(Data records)

Context: an optimization exercise on an open-source flow, tuned for small area, a short achievable clock period and few clock cycles. The choices shown serve that exercise and are no tape-out recipe. RTL that was checked went through simulation tests only; none was proved equivalent to the original. No activity file was given, so power comes from the tool's default toggle rates.

==> module fpu, before the edit <==
module fpu (
	input  logic        CLK,
	input  logic [31:0] a,
	input  logic [31:0] b,
	input  logic        is_sub,
	input  logic [8:0]  dab,       
	input  logic        za,        
	input  logic        zb,        
	input  logic [7:0]  b_next,    
	input  logic [2:0]  mul_it,    
	output logic [31:0] add_y,     
	output logic [31:0] mul_y      
);
	logic [23:0] r1_d;
	logic        psel_d, sub_d, sign_d;
	logic [23:0] r1;
	logic        r1_psel, r1_sub, r1_sign;
	logic [24:0] sum_d;
	logic [24:0] r2;
	logic [8:0]  r2_be1;
	logic        r2_sign;
	fadd_align fadd_align_inst (
		.a      (a),
		.b      (b),
		.is_sub (is_sub),
		.dab    (dab),
		.za     (za),
		.zb     (zb),
		.q      (r1_d),
		.psel   (psel_d),
		.sub    (sub_d),
		.sign   (sign_d)
	);
	always_ff @(posedge CLK) begin
		r1      <= r1_d;
		r1_psel <= psel_d;
		r1_sub  <= sub_d;
		r1_sign <= sign_d;
	end
	fadd_add fadd_add_inst (
		.fa   (a[22:0]),
		.fb   (b[22:0]),
		.q    (r1),
		.psel (r1_psel),
		.sub  (r1_sub),
		.sum  (sum_d)
	);
	always_ff @(posedge CLK) begin
		r2      <= sum_d;
		r2_be1  <= {1'b0, (r1_psel ? a[30:23] : b[30:23])} + 9'd1;
		r2_sign <= r1_sign;
	end
	fadd_pack fadd_pack_inst (
		.sum  (r2),
		.be1  (r2_be1),
		.sign (r2_sign),
		.y    (add_y)
	);
	function automatic logic [12:0] booth8(input logic [7:0] c);
		logic [8:0] x;
		x = {c, 1'b0};
		for (int i = 0; i < 4; i++) begin
			booth8[3*i]     = x[2*i+1] ^ x[2*i];
			booth8[3*i + 1] = (x[2*i+2] & ~x[2*i+1] & ~x[2*i]) | (~x[2*i+2] & x[2*i+1] & x[2*i]);
			booth8[3*i + 2] = x[2*i+2];
		end
		booth8[12] = c[7];
	endfunction
	logic [12:0] dig;
	always_ff @(posedge CLK) begin
		if (mul_it[0])      dig <= booth8(b[15:8]);
		else if (mul_it[1]) dig <= booth8({1'b1, b[22:16]});
		else                dig <= booth8(b_next);
	end
	logic [24:0] ms, mc;
	logic [7:0]  ls, lc;
	logic [32:0] acc_s, acc_c;
	fmul_step fmul_step_inst (
		.ma    ({1'b1, a[22:0]}),
		.dig   (dig),
		.s_in  (mul_it[0] ? 25'd0 : ms),
		.c_in  (mul_it[0] ? 25'd0 : mc),
		.last  (mul_it[2]),
		.acc_s (acc_s),
		.acc_c (acc_c)
	);
	always_ff @(posedge CLK) begin
		ms <= acc_s[32:8];
		mc <= acc_c[32:8];
		ls <= acc_s[7:0];
		lc <= acc_c[7:0];
	end
	logic [8:0] lo_sum;
	logic       cy;
	assign lo_sum = {1'b0, ls} + {1'b0, lc} + {8'd0, cy & mul_it[2]};
	always_ff @(posedge CLK) begin
		cy <= lo_sum[8];
	end
	logic [9:0] e0, e1;
	logic [7:0] me0, me1;
	logic       mz0, mz1;
	assign e0 = {2'b00, a[30:23]} + {2'b00, b[30:23]} - 10'd127;
	assign e1 = {2'b00, a[30:23]} + {2'b00, b[30:23]} - 10'd126;
	always_ff @(posedge CLK) begin
		me0 <= e0[7:0];
		me1 <= e1[7:0];
		mz0 <= (a[30:23] == 8'd0) | (b[30:23] == 8'd0) | e0[9] | (e0 == 10'd0);
		mz1 <= (a[30:23] == 8'd0) | (b[30:23] == 8'd0) | e1[9] | (e1 == 10'd0);
	end
	fmul_pack fmul_pack_inst (
		.s    ({ms, ls}),
		.c    ({mc, lc}),
		.cy   (cy),
		.sign (a[31] ^ b[31]),
		.me0  (me0),
		.me1  (me1),
		.mz0  (mz0),
		.mz1  (mz1),
		.y    (mul_y)
	);
endmodule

• **Aim of the task**
From the line with "x[2*i+1] ^ x[2*i];" to the final line of the data above, please reproduce every line exactly and add nothing.

• **Answer below**
			booth8[3*i]     = x[2*i+1] ^ x[2*i];
			booth8[3*i + 1] = (x[2*i+2] & ~x[2*i+1] & ~x[2*i]) | (~x[2*i+2] & x[2*i+1] & x[2*i]);
			booth8[3*i + 2] = x[2*i+2];
		end
		booth8[12] = c[7];
	endfunction
	logic [12:0] dig;
	always_ff @(posedge CLK) begin
		if (mul_it[0])      dig <= booth8(b[15:8]);
		else if (mul_it[1]) dig <= booth8({1'b1, b[22:16]});
		else                dig <= booth8(b_next);
	end
	logic [24:0] ms, mc;
	logic [7:0]  ls, lc;
	logic [32:0] acc_s, acc_c;
	fmul_step fmul_step_inst (
		.ma    ({1'b1, a[22:0]}),
		.dig   (dig),
		.s_in  (mul_it[0] ? 25'd0 : ms),
		.c_in  (mul_it[0] ? 25'd0 : mc),
		.last  (mul_it[2]),
		.acc_s (acc_s),
		.acc_c (acc_c)
	);
	always_ff @(posedge CLK) begin
		ms <= acc_s[32:8];
		mc <= acc_c[32:8];
		ls <= acc_s[7:0];
		lc <= acc_c[7:0];
	end
	logic [8:0] lo_sum;
	logic       cy;
	assign lo_sum = {1'b0, ls} + {1'b0, lc} + {8'd0, cy & mul_it[2]};
	always_ff @(posedge CLK) begin
		cy <= lo_sum[8];
	end
	logic [9:0] e0, e1;
	logic [7:0] me0, me1;
	logic       mz0, mz1;
	assign e0 = {2'b00, a[30:23]} + {2'b00, b[30:23]} - 10'd127;
	assign e1 = {2'b00, a[30:23]} + {2'b00, b[30:23]} - 10'd126;
	always_ff @(posedge CLK) begin
		me0 <= e0[7:0];
		me1 <= e1[7:0];
		mz0 <= (a[30:23] == 8'd0) | (b[30:23] == 8'd0) | e0[9] | (e0 == 10'd0);
		mz1 <= (a[30:23] == 8'd0) | (b[30:23] == 8'd0) | e1[9] | (e1 == 10'd0);
	end
	fmul_pack fmul_pack_inst (
		.s    ({ms, ls}),
		.c    ({mc, lc}),
		.cy   (cy),
		.sign (a[31] ^ b[31]),
		.me0  (me0),
		.me1  (me1),
		.mz0  (mz0),
		.mz1  (mz1),
		.y    (mul_y)
	);
endmodule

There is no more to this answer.